Repeat the material in full. Keep every line exactly as it is.
== Segment start ==
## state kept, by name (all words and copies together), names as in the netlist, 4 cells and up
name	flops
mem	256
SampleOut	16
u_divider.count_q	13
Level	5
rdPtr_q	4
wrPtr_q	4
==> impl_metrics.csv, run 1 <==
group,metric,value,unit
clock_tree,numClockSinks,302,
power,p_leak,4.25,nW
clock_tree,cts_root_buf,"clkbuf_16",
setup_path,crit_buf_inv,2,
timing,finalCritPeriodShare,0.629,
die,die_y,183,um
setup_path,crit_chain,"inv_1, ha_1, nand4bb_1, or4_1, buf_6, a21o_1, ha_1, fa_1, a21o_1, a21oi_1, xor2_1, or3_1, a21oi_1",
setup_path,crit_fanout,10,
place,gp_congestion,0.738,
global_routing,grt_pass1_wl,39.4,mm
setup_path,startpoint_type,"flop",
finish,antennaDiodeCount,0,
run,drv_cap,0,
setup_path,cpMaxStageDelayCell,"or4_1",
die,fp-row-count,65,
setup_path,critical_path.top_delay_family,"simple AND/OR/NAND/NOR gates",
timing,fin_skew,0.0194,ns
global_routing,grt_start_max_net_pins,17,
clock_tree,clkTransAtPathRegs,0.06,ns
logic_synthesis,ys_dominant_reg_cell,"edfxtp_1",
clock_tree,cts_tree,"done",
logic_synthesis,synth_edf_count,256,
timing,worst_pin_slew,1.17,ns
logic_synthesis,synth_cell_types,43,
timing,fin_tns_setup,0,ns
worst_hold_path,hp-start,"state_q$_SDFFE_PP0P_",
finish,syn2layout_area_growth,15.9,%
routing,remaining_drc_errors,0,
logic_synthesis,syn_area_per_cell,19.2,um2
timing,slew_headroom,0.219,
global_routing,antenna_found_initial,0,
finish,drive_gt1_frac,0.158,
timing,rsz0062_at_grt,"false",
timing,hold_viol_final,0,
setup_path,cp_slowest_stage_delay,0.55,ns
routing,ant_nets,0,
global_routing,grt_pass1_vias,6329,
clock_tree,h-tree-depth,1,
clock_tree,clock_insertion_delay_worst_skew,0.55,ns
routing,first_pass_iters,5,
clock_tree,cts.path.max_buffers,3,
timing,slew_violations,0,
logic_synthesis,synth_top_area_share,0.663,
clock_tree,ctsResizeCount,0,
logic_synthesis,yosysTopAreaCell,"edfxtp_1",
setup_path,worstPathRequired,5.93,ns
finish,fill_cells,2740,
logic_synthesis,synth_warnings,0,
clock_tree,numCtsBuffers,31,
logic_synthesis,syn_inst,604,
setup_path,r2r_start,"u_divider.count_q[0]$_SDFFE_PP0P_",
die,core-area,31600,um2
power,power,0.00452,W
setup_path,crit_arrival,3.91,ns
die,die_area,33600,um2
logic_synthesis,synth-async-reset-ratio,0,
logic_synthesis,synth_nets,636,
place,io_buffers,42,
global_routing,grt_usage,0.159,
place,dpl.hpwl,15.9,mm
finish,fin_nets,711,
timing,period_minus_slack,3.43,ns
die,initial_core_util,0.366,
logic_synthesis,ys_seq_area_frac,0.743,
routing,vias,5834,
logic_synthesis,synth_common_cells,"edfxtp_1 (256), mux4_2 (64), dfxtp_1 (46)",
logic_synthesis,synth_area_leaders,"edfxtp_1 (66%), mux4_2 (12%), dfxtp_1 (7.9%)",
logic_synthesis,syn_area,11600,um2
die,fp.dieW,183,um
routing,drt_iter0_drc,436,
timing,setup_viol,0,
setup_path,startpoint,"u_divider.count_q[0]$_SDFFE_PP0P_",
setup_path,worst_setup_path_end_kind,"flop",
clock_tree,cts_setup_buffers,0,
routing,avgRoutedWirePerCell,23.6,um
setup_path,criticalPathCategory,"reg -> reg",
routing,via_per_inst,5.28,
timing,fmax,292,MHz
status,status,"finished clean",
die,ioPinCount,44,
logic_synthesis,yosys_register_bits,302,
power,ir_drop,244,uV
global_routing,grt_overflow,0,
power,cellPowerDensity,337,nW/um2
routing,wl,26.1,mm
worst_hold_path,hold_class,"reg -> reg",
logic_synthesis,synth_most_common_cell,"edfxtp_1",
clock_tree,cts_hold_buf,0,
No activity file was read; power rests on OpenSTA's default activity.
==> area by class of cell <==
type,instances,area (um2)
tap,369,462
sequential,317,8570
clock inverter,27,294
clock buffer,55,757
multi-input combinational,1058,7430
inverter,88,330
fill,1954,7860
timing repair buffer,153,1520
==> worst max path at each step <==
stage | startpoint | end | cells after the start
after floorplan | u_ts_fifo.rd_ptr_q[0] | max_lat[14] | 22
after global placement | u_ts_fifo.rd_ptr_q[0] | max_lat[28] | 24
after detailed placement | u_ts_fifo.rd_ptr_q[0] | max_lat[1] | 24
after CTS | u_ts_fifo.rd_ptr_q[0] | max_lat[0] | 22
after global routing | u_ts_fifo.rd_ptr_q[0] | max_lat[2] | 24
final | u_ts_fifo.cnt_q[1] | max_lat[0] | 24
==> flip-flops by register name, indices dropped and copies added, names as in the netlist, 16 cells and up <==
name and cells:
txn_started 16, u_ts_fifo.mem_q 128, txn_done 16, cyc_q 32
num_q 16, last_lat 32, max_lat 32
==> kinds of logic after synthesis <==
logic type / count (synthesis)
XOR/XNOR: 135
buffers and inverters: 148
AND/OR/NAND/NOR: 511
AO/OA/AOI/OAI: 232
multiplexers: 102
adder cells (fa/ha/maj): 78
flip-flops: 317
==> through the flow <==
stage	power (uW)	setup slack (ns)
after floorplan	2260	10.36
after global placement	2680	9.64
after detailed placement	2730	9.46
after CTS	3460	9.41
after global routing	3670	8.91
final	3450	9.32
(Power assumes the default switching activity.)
## config.mk

```make
export PLATFORM = sky130hd
export DESIGN_NAME = matrix_index_sequencer
export DESIGN_NICKNAME = d
export VERILOG_FILES = /design/src/rtl/matrix_pkg.sv /design/src/rtl/matrix_wrap_counter.sv /design/src/rtl/matrix_index_sequencer.sv
export SDC_FILE = /design/constraint.sdc
export NUM_CORES = 1
export LEC_CHECK = 0
export CORE_MARGIN = 1.5
export CORE_UTILIZATION = 37
export CTS_CLUSTER_DIAMETER = 50
export DETAILED_ROUTE_END_ITERATION = 6
export GPL_TIMING_DRIVEN = 0
export MAX_ROUTING_LAYER = met4
export SETUP_SLACK_MARGIN = 0.5
export SYNTH_ARGS = -nofsm -noshare
export SYNTH_HDL_FRONTEND = slang
export SYNTH_HIERARCHICAL = 1
export SYNTH_SLANG_ARGS = --single-unit
```

## constraint.sdc

```tcl
create_clock -name clock -period 6.13 [get_ports clock]
set_input_delay 1.226 -clock clock [delete_from_list [all_inputs] [get_ports clock]]
set_output_delay 1.226 -clock clock [all_outputs]
set_load 0.02 [all_outputs]
```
== Segment end ==
▶ [Written solution]
## state kept, by name (all words and copies together), names as in the netlist, 4 cells and up
name	flops
mem	256
SampleOut	16
u_divider.count_q	13
Level	5
rdPtr_q	4
wrPtr_q	4
==> impl_metrics.csv, run 1 <==
group,metric,value,unit
clock_tree,numClockSinks,302,
power,p_leak,4.25,nW
clock_tree,cts_root_buf,"clkbuf_16",
setup_path,crit_buf_inv,2,
timing,finalCritPeriodShare,0.629,
die,die_y,183,um
setup_path,crit_chain,"inv_1, ha_1, nand4bb_1, or4_1, buf_6, a21o_1, ha_1, fa_1, a21o_1, a21oi_1, xor2_1, or3_1, a21oi_1",
setup_path,crit_fanout,10,
place,gp_congestion,0.738,
global_routing,grt_pass1_wl,39.4,mm
setup_path,startpoint_type,"flop",
finish,antennaDiodeCount,0,
run,drv_cap,0,
setup_path,cpMaxStageDelayCell,"or4_1",
die,fp-row-count,65,
setup_path,critical_path.top_delay_family,"simple AND/OR/NAND/NOR gates",
timing,fin_skew,0.0194,ns
global_routing,grt_start_max_net_pins,17,
clock_tree,clkTransAtPathRegs,0.06,ns
logic_synthesis,ys_dominant_reg_cell,"edfxtp_1",
clock_tree,cts_tree,"done",
logic_synthesis,synth_edf_count,256,
timing,worst_pin_slew,1.17,ns
logic_synthesis,synth_cell_types,43,
timing,fin_tns_setup,0,ns
worst_hold_path,hp-start,"state_q$_SDFFE_PP0P_",
finish,syn2layout_area_growth,15.9,%
routing,remaining_drc_errors,0,
logic_synthesis,syn_area_per_cell,19.2,um2
timing,slew_headroom,0.219,
global_routing,antenna_found_initial,0,
finish,drive_gt1_frac,0.158,
timing,rsz0062_at_grt,"false",
timing,hold_viol_final,0,
setup_path,cp_slowest_stage_delay,0.55,ns
routing,ant_nets,0,
global_routing,grt_pass1_vias,6329,
clock_tree,h-tree-depth,1,
clock_tree,clock_insertion_delay_worst_skew,0.55,ns
routing,first_pass_iters,5,
clock_tree,cts.path.max_buffers,3,
timing,slew_violations,0,
logic_synthesis,synth_top_area_share,0.663,
clock_tree,ctsResizeCount,0,
logic_synthesis,yosysTopAreaCell,"edfxtp_1",
setup_path,worstPathRequired,5.93,ns
finish,fill_cells,2740,
logic_synthesis,synth_warnings,0,
clock_tree,numCtsBuffers,31,
logic_synthesis,syn_inst,604,
setup_path,r2r_start,"u_divider.count_q[0]$_SDFFE_PP0P_",
die,core-area,31600,um2
power,power,0.00452,W
setup_path,crit_arrival,3.91,ns
die,die_area,33600,um2
logic_synthesis,synth-async-reset-ratio,0,
logic_synthesis,synth_nets,636,
place,io_buffers,42,
global_routing,grt_usage,0.159,
place,dpl.hpwl,15.9,mm
finish,fin_nets,711,
timing,period_minus_slack,3.43,ns
die,initial_core_util,0.366,
logic_synthesis,ys_seq_area_frac,0.743,
routing,vias,5834,
logic_synthesis,synth_common_cells,"edfxtp_1 (256), mux4_2 (64), dfxtp_1 (46)",
logic_synthesis,synth_area_leaders,"edfxtp_1 (66%), mux4_2 (12%), dfxtp_1 (7.9%)",
logic_synthesis,syn_area,11600,um2
die,fp.dieW,183,um
routing,drt_iter0_drc,436,
timing,setup_viol,0,
setup_path,startpoint,"u_divider.count_q[0]$_SDFFE_PP0P_",
setup_path,worst_setup_path_end_kind,"flop",
clock_tree,cts_setup_buffers,0,
routing,avgRoutedWirePerCell,23.6,um
setup_path,criticalPathCategory,"reg -> reg",
routing,via_per_inst,5.28,
timing,fmax,292,MHz
status,status,"finished clean",
die,ioPinCount,44,
logic_synthesis,yosys_register_bits,302,
power,ir_drop,244,uV
global_routing,grt_overflow,0,
power,cellPowerDensity,337,nW/um2
routing,wl,26.1,mm
worst_hold_path,hold_class,"reg -> reg",
logic_synthesis,synth_most_common_cell,"edfxtp_1",
clock_tree,cts_hold_buf,0,
No activity file was read; power rests on OpenSTA's default activity.
==> area by class of cell <==
type,instances,area (um2)
tap,369,462
sequential,317,8570
clock inverter,27,294
clock buffer,55,757
multi-input combinational,1058,7430
inverter,88,330
fill,1954,7860
timing repair buffer,153,1520
==> worst max path at each step <==
stage | startpoint | end | cells after the start
after floorplan | u_ts_fifo.rd_ptr_q[0] | max_lat[14] | 22
after global placement | u_ts_fifo.rd_ptr_q[0] | max_lat[28] | 24
after detailed placement | u_ts_fifo.rd_ptr_q[0] | max_lat[1] | 24
after CTS | u_ts_fifo.rd_ptr_q[0] | max_lat[0] | 22
after global routing | u_ts_fifo.rd_ptr_q[0] | max_lat[2] | 24
final | u_ts_fifo.cnt_q[1] | max_lat[0] | 24
==> flip-flops by register name, indices dropped and copies added, names as in the netlist, 16 cells and up <==
name and cells:
txn_started 16, u_ts_fifo.mem_q 128, txn_done 16, cyc_q 32
num_q 16, last_lat 32, max_lat 32
==> kinds of logic after synthesis <==
logic type / count (synthesis)
XOR/XNOR: 135
buffers and inverters: 148
AND/OR/NAND/NOR: 511
AO/OA/AOI/OAI: 232
multiplexers: 102
adder cells (fa/ha/maj): 78
flip-flops: 317
==> through the flow <==
stage	power (uW)	setup slack (ns)
after floorplan	2260	10.36
after global placement	2680	9.64
after detailed placement	2730	9.46
after CTS	3460	9.41
after global routing	3670	8.91
final	3450	9.32
(Power assumes the default switching activity.)
## config.mk

```make
export PLATFORM = sky130hd
export DESIGN_NAME = matrix_index_sequencer
export DESIGN_NICKNAME = d
export VERILOG_FILES = /design/src/rtl/matrix_pkg.sv /design/src/rtl/matrix_wrap_counter.sv /design/src/rtl/matrix_index_sequencer.sv
export SDC_FILE = /design/constraint.sdc
export NUM_CORES = 1
export LEC_CHECK = 0
export CORE_MARGIN = 1.5
export CORE_UTILIZATION = 37
export CTS_CLUSTER_DIAMETER = 50
export DETAILED_ROUTE_END_ITERATION = 6
export GPL_TIMING_DRIVEN = 0
export MAX_ROUTING_LAYER = met4
export SETUP_SLACK_MARGIN = 0.5
export SYNTH_ARGS = -nofsm -noshare
export SYNTH_HDL_FRONTEND = slang
export SYNTH_HIERARCHICAL = 1
export SYNTH_SLANG_ARGS = --single-unit
```

## constraint.sdc

```tcl
create_clock -name clock -period 6.13 [get_ports clock]
set_input_delay 1.226 -clock clock [delete_from_list [all_inputs] [get_ports clock]]
set_output_delay 1.226 -clock clock [all_outputs]
set_load 0.02 [all_outputs]
```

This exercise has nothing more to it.